__Exercise brief__
Hunt through the lines below for the string "types" and copy each one that has it.

__Extracted records__
++++++++

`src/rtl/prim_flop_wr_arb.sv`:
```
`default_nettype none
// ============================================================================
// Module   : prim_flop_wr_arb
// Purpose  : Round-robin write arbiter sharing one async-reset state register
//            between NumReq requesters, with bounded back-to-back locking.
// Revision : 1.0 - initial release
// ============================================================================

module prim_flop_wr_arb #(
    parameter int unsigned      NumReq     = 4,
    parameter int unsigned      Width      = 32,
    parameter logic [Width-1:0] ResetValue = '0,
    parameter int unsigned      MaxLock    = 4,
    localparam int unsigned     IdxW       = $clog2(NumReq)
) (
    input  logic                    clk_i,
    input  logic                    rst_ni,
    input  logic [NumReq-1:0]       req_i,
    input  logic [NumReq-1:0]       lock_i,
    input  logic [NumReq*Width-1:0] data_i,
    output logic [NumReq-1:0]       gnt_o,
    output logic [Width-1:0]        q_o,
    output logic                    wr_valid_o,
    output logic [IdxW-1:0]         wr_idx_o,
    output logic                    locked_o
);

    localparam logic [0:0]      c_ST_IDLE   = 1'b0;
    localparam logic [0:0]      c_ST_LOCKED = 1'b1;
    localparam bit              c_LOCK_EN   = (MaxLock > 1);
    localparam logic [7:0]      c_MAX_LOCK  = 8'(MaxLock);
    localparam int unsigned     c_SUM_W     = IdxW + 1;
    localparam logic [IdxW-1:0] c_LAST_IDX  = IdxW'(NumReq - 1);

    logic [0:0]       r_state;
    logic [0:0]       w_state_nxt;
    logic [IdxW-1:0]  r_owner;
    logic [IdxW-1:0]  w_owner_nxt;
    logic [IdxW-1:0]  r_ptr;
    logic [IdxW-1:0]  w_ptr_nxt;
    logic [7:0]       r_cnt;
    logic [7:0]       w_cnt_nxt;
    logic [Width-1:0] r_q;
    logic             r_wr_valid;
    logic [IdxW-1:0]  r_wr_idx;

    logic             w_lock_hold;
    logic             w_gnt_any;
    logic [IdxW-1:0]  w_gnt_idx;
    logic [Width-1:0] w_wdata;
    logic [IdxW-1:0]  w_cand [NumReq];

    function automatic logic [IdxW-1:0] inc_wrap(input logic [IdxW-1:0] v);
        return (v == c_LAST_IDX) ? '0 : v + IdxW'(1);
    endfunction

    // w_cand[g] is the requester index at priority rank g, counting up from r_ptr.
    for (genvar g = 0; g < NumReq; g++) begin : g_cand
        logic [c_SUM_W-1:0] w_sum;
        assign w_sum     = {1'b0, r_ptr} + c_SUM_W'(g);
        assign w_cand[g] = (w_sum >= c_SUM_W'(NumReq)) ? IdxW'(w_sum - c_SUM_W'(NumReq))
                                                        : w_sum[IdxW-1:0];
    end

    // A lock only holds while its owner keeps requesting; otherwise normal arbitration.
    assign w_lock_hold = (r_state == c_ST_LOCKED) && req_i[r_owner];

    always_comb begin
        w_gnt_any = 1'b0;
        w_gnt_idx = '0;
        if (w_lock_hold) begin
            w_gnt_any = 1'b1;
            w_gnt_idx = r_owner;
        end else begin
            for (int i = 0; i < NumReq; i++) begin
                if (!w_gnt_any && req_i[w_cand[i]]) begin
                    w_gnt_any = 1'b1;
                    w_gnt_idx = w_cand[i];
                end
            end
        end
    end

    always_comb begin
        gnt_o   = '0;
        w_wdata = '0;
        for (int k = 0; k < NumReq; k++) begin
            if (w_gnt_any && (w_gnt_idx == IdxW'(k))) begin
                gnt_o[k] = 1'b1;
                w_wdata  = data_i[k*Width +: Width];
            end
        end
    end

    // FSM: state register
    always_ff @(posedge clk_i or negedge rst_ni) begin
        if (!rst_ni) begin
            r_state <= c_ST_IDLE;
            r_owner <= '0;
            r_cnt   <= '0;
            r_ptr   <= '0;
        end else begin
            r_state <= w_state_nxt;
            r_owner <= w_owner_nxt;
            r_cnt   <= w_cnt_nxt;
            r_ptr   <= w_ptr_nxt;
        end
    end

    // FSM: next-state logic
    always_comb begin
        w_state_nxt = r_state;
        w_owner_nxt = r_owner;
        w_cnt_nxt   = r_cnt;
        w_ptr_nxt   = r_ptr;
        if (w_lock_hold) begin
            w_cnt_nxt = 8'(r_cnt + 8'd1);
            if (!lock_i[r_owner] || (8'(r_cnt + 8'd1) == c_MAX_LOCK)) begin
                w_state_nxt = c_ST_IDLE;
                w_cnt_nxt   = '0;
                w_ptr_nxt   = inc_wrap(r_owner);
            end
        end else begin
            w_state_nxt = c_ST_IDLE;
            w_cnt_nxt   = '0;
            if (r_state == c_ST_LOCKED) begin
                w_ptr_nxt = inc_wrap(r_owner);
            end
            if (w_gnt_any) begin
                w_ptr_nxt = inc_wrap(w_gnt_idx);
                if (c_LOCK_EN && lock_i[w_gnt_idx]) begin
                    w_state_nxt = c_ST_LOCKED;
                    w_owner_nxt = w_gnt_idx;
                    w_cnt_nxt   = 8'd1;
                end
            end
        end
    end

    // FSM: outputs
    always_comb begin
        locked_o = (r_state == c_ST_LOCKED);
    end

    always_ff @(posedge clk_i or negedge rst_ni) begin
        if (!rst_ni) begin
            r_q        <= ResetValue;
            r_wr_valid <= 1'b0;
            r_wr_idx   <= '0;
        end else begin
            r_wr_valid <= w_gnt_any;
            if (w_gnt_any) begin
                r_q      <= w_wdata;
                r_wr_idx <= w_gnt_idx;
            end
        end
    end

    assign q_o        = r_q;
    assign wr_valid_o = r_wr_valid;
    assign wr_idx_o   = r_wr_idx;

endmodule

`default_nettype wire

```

++++++++

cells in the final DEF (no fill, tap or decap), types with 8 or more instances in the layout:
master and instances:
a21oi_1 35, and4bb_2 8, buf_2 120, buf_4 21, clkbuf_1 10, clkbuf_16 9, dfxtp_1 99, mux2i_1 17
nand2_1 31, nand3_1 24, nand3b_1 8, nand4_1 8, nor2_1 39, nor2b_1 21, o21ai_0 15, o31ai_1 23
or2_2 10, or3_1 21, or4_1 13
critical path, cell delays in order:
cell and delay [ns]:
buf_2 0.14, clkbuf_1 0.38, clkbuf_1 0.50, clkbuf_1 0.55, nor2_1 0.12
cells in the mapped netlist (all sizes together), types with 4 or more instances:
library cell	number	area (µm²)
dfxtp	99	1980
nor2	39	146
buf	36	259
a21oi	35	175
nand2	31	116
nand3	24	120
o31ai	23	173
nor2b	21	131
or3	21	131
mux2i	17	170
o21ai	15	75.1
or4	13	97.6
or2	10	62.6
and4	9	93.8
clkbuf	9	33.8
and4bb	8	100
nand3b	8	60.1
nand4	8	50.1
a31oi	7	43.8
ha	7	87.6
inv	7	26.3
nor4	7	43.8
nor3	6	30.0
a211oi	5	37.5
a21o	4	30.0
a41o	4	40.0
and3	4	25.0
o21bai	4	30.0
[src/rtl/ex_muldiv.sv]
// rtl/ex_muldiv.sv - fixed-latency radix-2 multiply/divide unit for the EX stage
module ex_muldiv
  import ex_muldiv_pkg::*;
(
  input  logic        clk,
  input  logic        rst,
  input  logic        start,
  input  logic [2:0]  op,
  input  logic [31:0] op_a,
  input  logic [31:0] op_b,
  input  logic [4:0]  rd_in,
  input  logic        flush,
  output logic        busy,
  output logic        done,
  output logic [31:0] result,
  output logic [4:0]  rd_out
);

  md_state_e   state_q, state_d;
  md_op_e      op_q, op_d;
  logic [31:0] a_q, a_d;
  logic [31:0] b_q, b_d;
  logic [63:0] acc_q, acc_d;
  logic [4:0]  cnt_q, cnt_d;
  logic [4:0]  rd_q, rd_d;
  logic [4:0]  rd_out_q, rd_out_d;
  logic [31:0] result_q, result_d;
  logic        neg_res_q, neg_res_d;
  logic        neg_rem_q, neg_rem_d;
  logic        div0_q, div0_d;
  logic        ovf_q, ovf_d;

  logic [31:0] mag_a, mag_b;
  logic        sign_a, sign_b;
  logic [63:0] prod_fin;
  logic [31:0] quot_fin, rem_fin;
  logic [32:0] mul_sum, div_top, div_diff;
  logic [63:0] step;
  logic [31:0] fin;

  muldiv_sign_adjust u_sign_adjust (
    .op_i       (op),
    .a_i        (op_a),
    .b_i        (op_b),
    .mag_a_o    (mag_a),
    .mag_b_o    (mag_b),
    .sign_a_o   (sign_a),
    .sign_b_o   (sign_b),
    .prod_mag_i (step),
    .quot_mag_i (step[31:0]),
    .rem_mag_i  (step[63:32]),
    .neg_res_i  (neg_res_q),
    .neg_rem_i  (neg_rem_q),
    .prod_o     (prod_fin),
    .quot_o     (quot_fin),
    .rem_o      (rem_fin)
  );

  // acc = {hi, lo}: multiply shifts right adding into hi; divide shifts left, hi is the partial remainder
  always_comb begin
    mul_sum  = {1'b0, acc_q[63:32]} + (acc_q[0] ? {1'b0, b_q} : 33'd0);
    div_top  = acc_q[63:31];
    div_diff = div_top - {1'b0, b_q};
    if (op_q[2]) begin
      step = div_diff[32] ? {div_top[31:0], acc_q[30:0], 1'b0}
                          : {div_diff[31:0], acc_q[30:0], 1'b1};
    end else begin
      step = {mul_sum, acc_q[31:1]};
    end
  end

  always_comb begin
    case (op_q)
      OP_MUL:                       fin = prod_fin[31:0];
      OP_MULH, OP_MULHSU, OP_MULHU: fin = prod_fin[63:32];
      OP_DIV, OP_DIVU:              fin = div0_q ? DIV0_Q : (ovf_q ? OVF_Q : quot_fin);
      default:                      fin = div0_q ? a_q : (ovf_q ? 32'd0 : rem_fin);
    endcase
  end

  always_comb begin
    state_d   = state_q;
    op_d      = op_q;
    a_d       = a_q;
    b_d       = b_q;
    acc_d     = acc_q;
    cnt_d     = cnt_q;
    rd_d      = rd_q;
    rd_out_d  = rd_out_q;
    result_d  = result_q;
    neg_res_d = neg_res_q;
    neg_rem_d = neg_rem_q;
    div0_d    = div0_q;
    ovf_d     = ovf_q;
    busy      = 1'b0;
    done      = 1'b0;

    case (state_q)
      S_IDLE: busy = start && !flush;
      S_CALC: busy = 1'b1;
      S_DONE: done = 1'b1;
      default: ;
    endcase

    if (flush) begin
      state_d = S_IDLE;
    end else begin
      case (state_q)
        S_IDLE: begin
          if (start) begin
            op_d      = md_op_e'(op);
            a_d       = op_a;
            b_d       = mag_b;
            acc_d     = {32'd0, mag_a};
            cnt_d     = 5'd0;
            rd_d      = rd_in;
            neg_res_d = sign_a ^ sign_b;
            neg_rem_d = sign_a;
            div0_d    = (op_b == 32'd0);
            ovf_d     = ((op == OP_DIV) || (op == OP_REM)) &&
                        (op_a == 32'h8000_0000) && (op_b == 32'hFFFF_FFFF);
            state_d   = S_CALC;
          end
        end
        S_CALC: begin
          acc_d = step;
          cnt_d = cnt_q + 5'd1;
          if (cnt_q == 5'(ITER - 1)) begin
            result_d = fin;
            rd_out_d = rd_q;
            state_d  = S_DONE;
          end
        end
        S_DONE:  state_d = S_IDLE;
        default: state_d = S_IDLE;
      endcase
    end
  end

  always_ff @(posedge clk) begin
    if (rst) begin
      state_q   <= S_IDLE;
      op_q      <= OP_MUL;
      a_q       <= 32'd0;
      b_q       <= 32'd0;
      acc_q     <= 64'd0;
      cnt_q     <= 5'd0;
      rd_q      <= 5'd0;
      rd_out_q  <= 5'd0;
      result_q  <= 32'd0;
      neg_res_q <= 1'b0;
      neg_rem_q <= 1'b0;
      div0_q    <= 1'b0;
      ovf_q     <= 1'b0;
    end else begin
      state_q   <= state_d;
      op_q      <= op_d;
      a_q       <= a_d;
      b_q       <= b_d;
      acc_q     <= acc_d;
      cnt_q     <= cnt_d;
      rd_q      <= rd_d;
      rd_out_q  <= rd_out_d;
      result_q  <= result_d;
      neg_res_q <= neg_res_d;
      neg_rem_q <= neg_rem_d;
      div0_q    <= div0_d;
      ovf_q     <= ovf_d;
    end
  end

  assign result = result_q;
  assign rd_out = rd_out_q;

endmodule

++++++++

__Solved problem__
cells in the final DEF (no fill, tap or decap), types with 8 or more instances in the layout:
cells in the mapped netlist (all sizes together), types with 4 or more instances:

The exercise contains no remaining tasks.